How New Words Are Born

Stan Lerner is a rarity
Well known for his gregarity
 
When my friend Stan wrote “…I know gregarity isn’t a word, but it ought to be…” he inspired me to write the above iambic couplet.  You see, he coined the word in a post in this blog and, if it eventually makes into widespread usage, you will see it in dictionaries.  Although hardly immortal verse, my finding an application for it immediately is helping to get it into the lexicon.  Similarly, when I used and defined the word oenophiliac in an earlier post (a made up extension of oenophile for comedic purposes) I took the term for a wine lover and stretched it into the realm of hyperbole to mean, a lover of wine.  Like some wines, the humor was too dry for some tastes.  I also had to entertain that some of my friends might have thought I was serious, given the robust ebullience I exhibit when tasting fine wines.

The whole business of how words and phrases come into common usage has always fascinated me. I discovered, early on, that if an important enough writer makes up a word, it becomes a word as soon as they write it.  That is to say, their invented words are legitimate; Stan’s and mine are bastards (and without help from our readers they will become orphans as well).  Shakespeare was greatly abetted in his status as a word-and-phrase-coiner not only by his genius, but by Samuel Johnson.  Johnson wrote the first dictionary of the English language and quoted Shakespeare more than any other writer.

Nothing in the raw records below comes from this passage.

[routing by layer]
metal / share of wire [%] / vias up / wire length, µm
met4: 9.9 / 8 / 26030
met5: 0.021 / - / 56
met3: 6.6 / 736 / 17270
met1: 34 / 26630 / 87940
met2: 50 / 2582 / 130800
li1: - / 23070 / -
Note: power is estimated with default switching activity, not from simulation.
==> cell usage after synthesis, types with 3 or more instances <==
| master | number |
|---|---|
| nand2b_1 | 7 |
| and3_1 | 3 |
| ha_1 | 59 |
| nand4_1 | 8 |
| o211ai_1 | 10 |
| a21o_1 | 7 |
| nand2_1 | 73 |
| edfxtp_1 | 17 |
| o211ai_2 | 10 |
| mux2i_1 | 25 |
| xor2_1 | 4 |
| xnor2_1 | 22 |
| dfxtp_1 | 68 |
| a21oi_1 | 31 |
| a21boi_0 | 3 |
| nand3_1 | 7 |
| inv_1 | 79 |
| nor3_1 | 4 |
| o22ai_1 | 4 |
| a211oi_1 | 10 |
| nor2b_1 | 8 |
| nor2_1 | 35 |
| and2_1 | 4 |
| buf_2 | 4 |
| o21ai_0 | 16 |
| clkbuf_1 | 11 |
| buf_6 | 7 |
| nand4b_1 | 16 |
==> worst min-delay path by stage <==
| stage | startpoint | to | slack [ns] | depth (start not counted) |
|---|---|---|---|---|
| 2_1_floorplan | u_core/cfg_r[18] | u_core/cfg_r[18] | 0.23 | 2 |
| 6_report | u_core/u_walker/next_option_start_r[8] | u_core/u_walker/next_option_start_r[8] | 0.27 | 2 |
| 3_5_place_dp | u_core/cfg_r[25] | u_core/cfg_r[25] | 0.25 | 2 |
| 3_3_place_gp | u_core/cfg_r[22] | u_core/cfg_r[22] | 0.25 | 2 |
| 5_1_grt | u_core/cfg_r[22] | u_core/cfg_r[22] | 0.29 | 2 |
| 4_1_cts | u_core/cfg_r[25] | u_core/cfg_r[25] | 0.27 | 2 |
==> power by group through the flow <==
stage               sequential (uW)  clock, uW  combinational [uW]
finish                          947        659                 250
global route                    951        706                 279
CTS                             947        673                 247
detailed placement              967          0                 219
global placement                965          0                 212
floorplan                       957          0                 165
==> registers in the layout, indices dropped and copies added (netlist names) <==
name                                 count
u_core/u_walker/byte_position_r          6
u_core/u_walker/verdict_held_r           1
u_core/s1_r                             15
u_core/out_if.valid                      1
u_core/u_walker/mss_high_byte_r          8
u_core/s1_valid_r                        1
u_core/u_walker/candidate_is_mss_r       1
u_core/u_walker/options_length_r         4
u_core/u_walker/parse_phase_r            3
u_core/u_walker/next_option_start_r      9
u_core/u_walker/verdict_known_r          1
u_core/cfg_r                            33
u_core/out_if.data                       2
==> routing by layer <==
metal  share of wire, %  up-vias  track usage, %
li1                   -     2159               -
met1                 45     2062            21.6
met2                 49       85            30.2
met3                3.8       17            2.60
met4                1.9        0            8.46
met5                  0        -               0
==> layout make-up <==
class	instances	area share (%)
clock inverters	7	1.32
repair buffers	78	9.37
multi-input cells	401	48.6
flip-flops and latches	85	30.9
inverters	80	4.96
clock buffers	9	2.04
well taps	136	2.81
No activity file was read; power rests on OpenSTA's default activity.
### config.mk
export PLATFORM = sky130hd
export DESIGN_NAME = isp_memory_command_engine
export DESIGN_NICKNAME = d
export VERILOG_FILES = /design/src/sv/imc_pkg.sv /design/src/sv/imc_regs.sv /design/src/sv/isp_memory_command_engine.sv
export SDC_FILE = /design/constraint.sdc
export NUM_CORES = 1
export LEC_CHECK = 0
export BUFFER_PORTS_ARGS = -buffer_cell sky130_fd_sc_hd__buf_2
export CAP_MARGIN = 10
export CORE_UTILIZATION = 49
export CTS_CLUSTER_DIAMETER = 200
export DETAILED_ROUTE_END_ITERATION = 6
export HOLD_SLACK_MARGIN = 0.1
export PLACE_DENSITY_LB_ADDON = 0.12
export SYNTH_ARGS = -nofsm -noshare
export SYNTH_HDL_FRONTEND = slang
export SYNTH_SLANG_ARGS = --single-unit
export TNS_END_PERCENT = 30
### constraint.sdc
create_clock -name i_clk -period 5.7 [get_ports i_clk]
set_input_delay 0.855 -clock i_clk [delete_from_list [all_inputs] [get_ports i_clk]]
set_output_delay 0.855 -clock i_clk [all_outputs]
set_load 0.005 [all_outputs]
### src/sv/imc_pkg.sv
`default_nettype none

package imc_pkg;

    // Command codes carried in the request tuser
    localparam logic [2:0] CMD_READ     = 3'd0;
    localparam logic [2:0] CMD_WRITE    = 3'd1;
    localparam logic [2:0] CMD_REPLY    = 3'd2;
    localparam logic [2:0] CMD_RAW      = 3'd3;
    localparam logic [2:0] CMD_SET_ADDR = 3'd4;

    // Result kinds
    localparam logic [2:0] KIND_FRAME = 3'd0;
    localparam logic [2:0] KIND_READ  = 3'd1;
    localparam logic [2:0] KIND_DONE  = 3'd2;
    localparam logic [2:0] KIND_RAW   = 3'd3;
    localparam logic [2:0] KIND_ERROR = 3'd4;

    // Register indexes (byte address / 4)
    localparam logic [2:0] REG_MODE    = 3'd0;
    localparam logic [2:0] REG_POLL_A  = 3'd1;
    localparam logic [2:0] REG_POLL_B  = 3'd2;
    localparam logic [2:0] REG_TIMEOUT = 3'd3;
    localparam logic [2:0] REG_PERIOD  = 3'd4;

    localparam logic [7:0]  HIGH_BYTE_FLAG = 8'h08;
    localparam logic [7:0]  POLL_FLIP      = 8'h60;
    localparam logic [16:0] ELAPSED_MAX    = 17'h1ffff;

    localparam logic [1:0] MODE_FLASH_READ  = 2'd0;
    localparam logic [1:0] MODE_EEPROM_READ = 2'd1;
    localparam logic [1:0] MODE_FLASH_WRITE = 2'd2;

    typedef struct packed {
        logic [1:0]  memory_mode;
        logic [7:0]  poll_value_a;
        logic [7:0]  poll_value_b;
        logic [15:0] poll_timeout;
        logic [7:0]  clock_period;
    } t_cfg;

    // Frame opcode for each memory mode
    function automatic logic [7:0] mode_opcode(input logic [1:0] mode);
        logic [7:0] op;
        case (mode)
            MODE_FLASH_READ:  op = 8'h20;
            MODE_EEPROM_READ: op = 8'ha0;
            MODE_FLASH_WRITE: op = 8'h40;
            default:          op = 8'hc0;
        endcase
        return op;
    endfunction

endpackage

`default_nettype wire

### src/sv/imc_regs.sv
`default_nettype none

module imc_regs
    import imc_pkg::*;
(
    input  wire logic        i_clk,
    input  wire logic        i_rst_n,
    input  wire logic        psel,
    input  wire logic        penable,
    input  wire logic        pwrite,
    input  wire logic [4:0]  paddr,
    input  wire logic [31:0] pwdata,
    output logic [31:0]      prdata,
    output logic             pready,
    output t_cfg             o_cfg
);

    t_cfg       r_cfg;
    logic       wr_en;
    logic [2:0] reg_idx;

    assign pready  = 1'b1;
    assign wr_en   = psel && penable && pwrite && pready;
    assign reg_idx = paddr[4:2];
    assign o_cfg   = r_cfg;

    // Register writes in the access phase
    always_ff @(posedge i_clk) begin
        if (!i_rst_n) begin
            r_cfg.memory_mode  <= 2'd0;
            r_cfg.poll_value_a <= 8'd0;
            r_cfg.poll_value_b <= 8'd0;
            r_cfg.poll_timeout <= 16'd0;
            r_cfg.clock_period <= 8'd1;
        end else if (wr_en) begin
            unique case (reg_idx)
                REG_MODE:    r_cfg.memory_mode  <= pwdata[1:0];
                REG_POLL_A:  r_cfg.poll_value_a <= pwdata[7:0];
                REG_POLL_B:  r_cfg.poll_value_b <= pwdata[7:0];
                REG_TIMEOUT: r_cfg.poll_timeout <= pwdata[15:0];
                REG_PERIOD:  r_cfg.clock_period <= pwdata[7:0];
                default: ;
            endcase
        end
    end

    // Read-back
    always_comb begin
        unique case (reg_idx)
            REG_MODE:    prdata = {30'd0, r_cfg.memory_mode};
            REG_POLL_A:  prdata = {24'd0, r_cfg.poll_value_a};
            REG_POLL_B:  prdata = {24'd0, r_cfg.poll_value_b};
            REG_TIMEOUT: prdata = {16'd0, r_cfg.poll_timeout};
            REG_PERIOD:  prdata = {24'd0, r_cfg.clock_period};
            default:     prdata = 32'd0;
        endcase
    end

endmodule

`default_nettype wire

### src/sv/isp_memory_command_engine.sv
`default_nettype none

// Serial programming command engine for target flash and EEPROM.
// Requests arrive on the s_ stream: a command in s_tuser selects a byte read,
// a byte write, a target reply, a raw frame or an address load. Results leave
// on the m_ stream: frames to shift to the target, read bytes for the host,
// write-finished notices, raw replies and sequence errors.
// Each request is handled in a single pass: the result is in the output register
// the cycle after acceptance, and a new request can be taken every cycle while
// no result is held back by m_tready. The single pass from input to output register (frame
// build, address step, poll compare and saturating time add) sets this.
// Unknown commands give no result; address loads give none unless a reply is awaited.
// While a result waits in the output register and m_tready is low, s_tready
// drops; it rises again in the cycle the result is taken.
// Reset clears the address counter, the pending phase, the last written byte,
// the poll state and the output valid flag; registers return to their reset
// values (clock period 1, all others 0). Registers are written over the APB
// port at byte address 4 * index, pready is always high.
module isp_memory_command_engine
    import imc_pkg::*;
(
    input  wire logic        i_clk,
    input  wire logic        i_rst_n,
    // Request stream
    input  wire logic        s_tvalid,
    output logic             s_tready,
    // tdata: write_byte[7:0], start_address[23:8], raw_frame[55:24], reply_frame[87:56]
    input  wire logic [87:0] s_tdata,
    // tuser: opcode[2:0], raw_single[3]
    input  wire logic [3:0]  s_tuser,
    // Result stream
    output logic             m_tvalid,
    input  wire logic        m_tready,
    // tdata: frame_out[31:0], host_byte[39:32], raw_reply[71:40]
    output logic [71:0]      m_tdata,
    // tuser: result_kind[2:0], frame_single[3], timed_out[4]
    output logic [4:0]       m_tuser,
    // Configuration
    input  wire logic        psel,
    input  wire logic        penable,
    input  wire logic        pwrite,
    input  wire logic [4:0]  paddr,
    input  wire logic [31:0] pwdata,
    output logic [31:0]      prdata,
    output logic             pready
);

    typedef enum logic [2:0] {
        PH_IDLE,
        PH_READ,
        PH_WRITE,
        PH_POLL,
        PH_RAW4,
        PH_RAW1
    } t_phase;

    t_cfg cfg;

    imc_regs u_regs (
        .i_clk   (i_clk),
        .i_rst_n (i_rst_n),
        .psel    (psel),
        .penable (penable),
        .pwrite  (pwrite),
        .paddr   (paddr),
        .pwdata  (pwdata),
        .prdata  (prdata),
        .pready  (pready),
        .o_cfg   (cfg)
    );

    // Engine state
    t_phase      r_phase,  n_phase;
    logic [15:0] r_addr,   n_addr;
    logic [7:0]  r_last,   n_last;
    logic [7:0]  r_pop,    n_pop;
    logic [15:0] r_pfa,    n_pfa;
    logic [16:0] r_elap,   n_elap;

    // Output register
    logic        r_valid;
    logic [2:0]  r_kind,   n_kind;
    logic [31:0] r_frame,  n_frame;
    logic        r_single, n_single;
    logic [7:0]  r_hbyte,  n_hbyte;
    logic [31:0] r_raw,    n_raw;
    logic        r_tmo,    n_tmo;
    logic        n_emit;

    // Request fields
    logic [2:0]  in_opc;
    logic        in_rs;
    logic [7:0]  in_wb;
    logic [15:0] in_sa;
    logic [31:0] in_raw;
    logic [31:0] in_reply;
    logic        accept;

    assign in_wb    = s_tdata[7:0];
    assign in_sa    = s_tdata[23:8];
    assign in_raw   = s_tdata[55:24];
    assign in_reply = s_tdata[87:56];
    assign in_opc   = s_tuser[2:0];
    assign in_rs    = s_tuser[3];

    assign s_tready = !r_valid || m_tready;
    assign accept   = s_tvalid && s_tready;

    assign m_tvalid = r_valid;
    assign m_tdata  = {r_raw, r_hbyte, r_frame};
    assign m_tuser  = {r_tmo, r_single, r_kind};

    // Memory frame for the current address
    logic [7:0]  fr_op;
    logic [15:0] fr_a;
    logic [15:0] fr_fa;
    logic [31:0] fr_word;

    always_comb begin
        fr_op = mode_opcode(cfg.memory_mode);
        fr_a  = r_addr;
        if (fr_op[7]) begin
            fr_a = {r_addr[14:0], 1'b0};
        end
        if (fr_a[0]) begin
            fr_op = fr_op | HIGH_BYTE_FLAG;
        end
        fr_fa   = {1'b0, fr_a[15:1]};
        fr_word = {fr_op, fr_fa, r_last};
    end

    // Poll bookkeeping
    logic [7:0]  rep_byte;
    logic [17:0] elap_sum;
    logic [16:0] elap_sat;
    logic        poll_match;
    logic        poll_expired;
    logic [31:0] poll_word;

    assign rep_byte     = in_reply[7:0];
    assign elap_sum     = {1'b0, r_elap} + {5'd0, cfg.clock_period, 5'd0};
    assign elap_sat     = elap_sum[17] ? ELAPSED_MAX : elap_sum[16:0];
    assign poll_match   = (rep_byte == r_last) && (rep_byte != cfg.poll_value_a)
                          && (rep_byte != cfg.poll_value_b);
    assign poll_expired = elap_sat >= {1'b0, cfg.poll_timeout};
    assign poll_word    = {r_pop, r_pfa, r_last};

    // Next state and result for one request
    always_comb begin
        n_phase  = r_phase;
        n_addr   = r_addr;
        n_last   = r_last;
        n_pop    = r_pop;
        n_pfa    = r_pfa;
        n_elap   = r_elap;
        n_emit   = 1'b0;
        n_kind   = KIND_FRAME;
        n_frame  = 32'd0;
        n_single = 1'b0;
        n_hbyte  = 8'd0;
        n_raw    = 32'd0;
        n_tmo    = 1'b0;

        if (in_opc == CMD_REPLY) begin
            n_emit = 1'b1;
            unique case (r_phase)
                PH_READ: begin
                    n_phase = PH_IDLE;
                    n_kind  = KIND_READ;
                    n_hbyte = rep_byte;
                end
                PH_WRITE: begin
                    if (cfg.poll_timeout == 16'd0) begin
                        n_phase = PH_IDLE;
                        n_kind  = KIND_DONE;
                    end else begin
                        n_elap  = 17'd0;
                        n_phase = PH_POLL;
                        n_frame = poll_word;
                    end
                end
                PH_POLL: begin
                    if (poll_match) begin
                        n_phase = PH_IDLE;
                        n_kind  = KIND_DONE;
                    end else begin
                        n_elap = elap_sat;
                        if (poll_expired) begin
                            n_phase = PH_IDLE;
                            n_kind  = KIND_DONE;
                            n_tmo   = 1'b1;
                        end else begin
                            n_frame = poll_word;
                        end
                    end
                end
                PH_RAW4: begin
                    n_phase = PH_IDLE;
                    n_kind  = KIND_RAW;
                    n_raw   = in_reply;
                end
                PH_RAW1: begin
                    n_phase = PH_IDLE;
                    n_kind  = KIND_RAW;
                    n_raw   = {24'd0, rep_byte};
                end
                default: begin
                    n_kind = KIND_ERROR;
                end
            endcase
        end else if (in_opc <= CMD_SET_ADDR) begin
            if (r_phase != PH_IDLE) begin
                // Command while a reply is still awaited
                n_emit = 1'b1;
                n_kind = KIND_ERROR;
            end else begin
                unique case (in_opc)
                    CMD_READ: begin
                        n_emit  = 1'b1;
                        n_frame = fr_word;
                        n_addr  = r_addr + 16'd1;
                        n_phase = PH_READ;
                    end
                    CMD_WRITE: begin
                        n_emit  = 1'b1;
                        n_last  = in_wb;
                        n_frame = {fr_op, fr_fa, in_wb};
                        n_addr  = r_addr + 16'd1;
                        n_pop   = fr_op ^ POLL_FLIP;
                        n_pfa   = fr_fa;
                        n_elap  = 17'd0;
                        n_phase = PH_WRITE;
                    end
                    CMD_RAW: begin
                        n_emit = 1'b1;
                        if (in_rs) begin
                            n_phase  = PH_RAW1;
                            n_frame  = {24'd0, in_raw[7:0]};
                            n_single = 1'b1;
                        end else begin
                            n_phase = PH_RAW4;
                            n_frame = in_raw;
                        end
                    end
                    default: begin
                        n_addr = in_sa;
                    end
                endcase
            end
        end
    end

    // State and output register
    always_ff @(posedge i_clk) begin
        if (!i_rst_n) begin
            r_phase <= PH_IDLE;
            r_addr  <= 16'd0;
            r_last  <= 8'd0;
            r_pop   <= 8'd0;
            r_pfa   <= 16'd0;
            r_elap  <= 17'd0;
            r_valid <= 1'b0;
        end else begin
            if (accept) begin
                r_phase <= n_phase;
                r_addr  <= n_addr;
                r_last  <= n_last;
                r_pop   <= n_pop;
                r_pfa   <= n_pfa;
                r_elap  <= n_elap;
            end
            if (accept && n_emit) begin
                r_valid <= 1'b1;
            end else if (m_tready) begin
                r_valid <= 1'b0;
            end
        end
    end

    // Result payload
    always_ff @(posedge i_clk) begin
        if (accept && n_emit) begin
            r_kind   <= n_kind;
            r_frame  <= n_frame;
            r_single <= n_single;
            r_hbyte  <= n_hbyte;
            r_raw    <= n_raw;
            r_tmo    <= n_tmo;
        end
    end

    // Checks
    a_tmo_done: assert property (@(posedge i_clk) disable iff (!i_rst_n)
        (r_valid && r_tmo) |-> (r_kind == KIND_DONE))
        else $error("timeout flag on a result that is not write finished");

    a_single_frame: assert property (@(posedge i_clk) disable iff (!i_rst_n)
        (r_valid && r_single) |-> ((r_kind == KIND_FRAME) && (r_frame[31:8] == 24'd0)))
        else $error("single-byte flag on a malformed result");

    a_read_pending: assert property (@(posedge i_clk) disable iff (!i_rst_n)
        (accept && (r_phase == PH_IDLE) && (in_opc == CMD_READ)) |=> (r_phase == PH_READ))
        else $error("read frame sent without awaiting its reply");

    a_reply_done: assert property (@(posedge i_clk) disable iff (!i_rst_n)
        (accept && (in_opc == CMD_REPLY) && (r_phase == PH_READ))
        |=> (r_phase == PH_IDLE) && r_valid && (r_kind == KIND_READ))
        else $error("read reply not returned to host");

endmodule

`default_nettype wire

### Yosys cells after proc, flatten, opt, wreduce, memory -nomap -nowiden

Cells that the tools add are included.

* register bits: 187
* input port bits: 136
* output and inout port bits: 112
* logic and storage cells: 131

* $add $sub $neg: 2
* order comparisons: 2
* eq/ne operators: 23
* mux-type cells: 47
* bitwise gates (word level): 6
* reductions and logical operators: 33

Operators by type and width (count)
* $mux 32: 7
* $pmux 32 s2: 2
* $mux 17: 7
* $pmux 32 s3: 1
* $pmux 16 s5: 1
* $pmux 17 s2: 1
* $pmux 16 s2: 1
* $mux 3: 8
* $pmux 8 s3: 1
* $add 17x13->18: 1
* $eq 3x2->1 const B: 6
* $pmux 3 s3: 2
* $ge 17x16->1: 1
* $add 16x1->16 const B: 1
* $logic_not 16->1: 1
* $mux 16: 1
* $ne 8x8->1: 2
* $pmux 3 s4: 1
* $reduce_and 2->1: 6
* $reduce_and 5->1: 2
* $eq 3x1->1 const B: 3
* $eq 3x3->1 const B: 3
* $mux 1: 9
* $reduce_or 3->1: 3
* other kinds (25): 42

### Longest topological paths before layout

* word-level depth: 8
* depth in mapped cells: 17
* gate-level depth less buffers: 15

### Hierarchy

From an unflattened synthesis, not the netlist that was laid out.

* cells, all modules: 1036
* area total of the unflattened synthesis: 9773.1 sq um

Modules (own cells, without submodules)
* isp_memory_command_engine: instances 1, cells an instance 808, area an instance 7678.6 sq um, seq. area each 3593.4 sq um
* imc_regs: instances 1, cells an instance 228, area an instance 2094.5 sq um, seq. area each 840.8 sq um

### Least setup slack after synthesis

No wires, ideal clock.

* path type: input port to flip-flop
* start: input s_tuser[0]
* end: register r_frame[0] (enable)
* library setup time: 0.539 ns
* data arrival time: 5.283 ns
* data required time: 5.161 ns
* path slack: -0.122 ns
* stages on the path: 5
* buffers on the path: 2
* cell sequence: buf_2 > buf_1 > nor2_1 > nand2_1 > a21oi_1

* longest elaborated chain between the ends: 7

RTL lines
* from (decl): line isp_memory_command_engine.sv:30 `input wire logic [3:0] s_tuser,`
* $eq 3x2->1 (tied with other cells): line isp_memory_command_engine.sv:217 `unique case (in_opc)`
* $reduce_or 3->1 (no line)
* $mux 1: line isp_memory_command_engine.sv:217
* $mux 1: line isp_memory_command_engine.sv:212 `if (r_phase != PH_IDLE) begin`
* $mux 1: line isp_memory_command_engine.sv:211 `end else if (in_opc <= CMD_SET_ADDR) begin`
* $mux 1 (*): line isp_memory_command_engine.sv:164 `if (in_opc == CMD_REPLY) begin`
* $logic_and 1x1->1 (*): line isp_memory_command_engine.sv:282 `if (accept && n_emit) begin`
* to (signal assigned): line isp_memory_command_engine.sv:284 `r_frame <= n_frame;`
* to (decl): line isp_memory_command_engine.sv:83 `logic [31:0] r_frame, n_frame;`

Every way passes the cells marked *; elsewhere a longest branch is shown, timed or not.
A chain may end at the register's enable or synchronous reset.

### Worst setup path after layout

* start: register u_regs.r_cfg, in the netlist u_regs.o_cfg[0]
* end: register r_frame[30] (data pin)

* longest elaborated chain between the ends: 7

RTL lines
* from (decl): line imc_regs.sv:18 `t_cfg r_cfg;`
* $add 17x13->18: line isp_memory_command_engine.sv:141 `assign elap_sum = {1'b0, r_elap} + {5'd0, cfg.clock_period, 5'd0};`
* $mux 17: line isp_memory_command_engine.sv:142 `assign elap_sat = elap_sum[17] ? ELAPSED_MAX : elap_sum[16:0];`
* $ge 17x16->1: line isp_memory_command_engine.sv:145 `assign poll_expired = elap_sat >= {1'b0, cfg.poll_timeout};`
* $mux 32: line isp_memory_command_engine.sv:188 `if (poll_expired) begin`
* $mux 32: line isp_memory_command_engine.sv:183 `if (poll_match) begin`
* $pmux 32 s2: line isp_memory_command_engine.sv:166 `unique case (r_phase)`
* $mux 32: line isp_memory_command_engine.sv:164
* net n_frame[30]: line isp_memory_command_engine.sv:83

The timed path passes the listed nets, and every way through them passes these cells.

That readers weren’t waiting for that tidbit with bated breath, I grok that, I mean it’s a forgone conclusion. The Bard is responsible for “bated breath” and “forgone conclusion”; Robert A. Heinlein for “grok”.  Heinlein offered an extensive definition of grok in his 1961 novel, A Stranger in a Strange Land.   It was a word brought to Earthlings by the title character, who was from Mars.  It’s now been adopted – yes, I’m deliberately hammering the metaphor – as a verb defined in the Oxford English Dictionary as “to understand intuitively or by empathy” in the sense that I used it.  It has further meanings as well.      

Most readers know that the scientific community has always enjoyed the privilege of legitimacy for the words and phrases that name their discoveries.  Hence various biologists have named a species of jellyfish, an entire genus of New Zealand fishes and a bacterium after the rock and roll composer, Frank Zappa. Furthermore, Zappa has had the same honor with an eponymous spider, fossils and an asteroid.  Frank Zappa is not the unsung hero of entomologists, paleontologists, astronomers and biologists.  So, if Dan Norton, a local scuba diver and underwater photographer who just returned from an 11-day trip in Micronesia, is ever due south of Australia, I won’t be surprised if he sends me some pictures of zappas.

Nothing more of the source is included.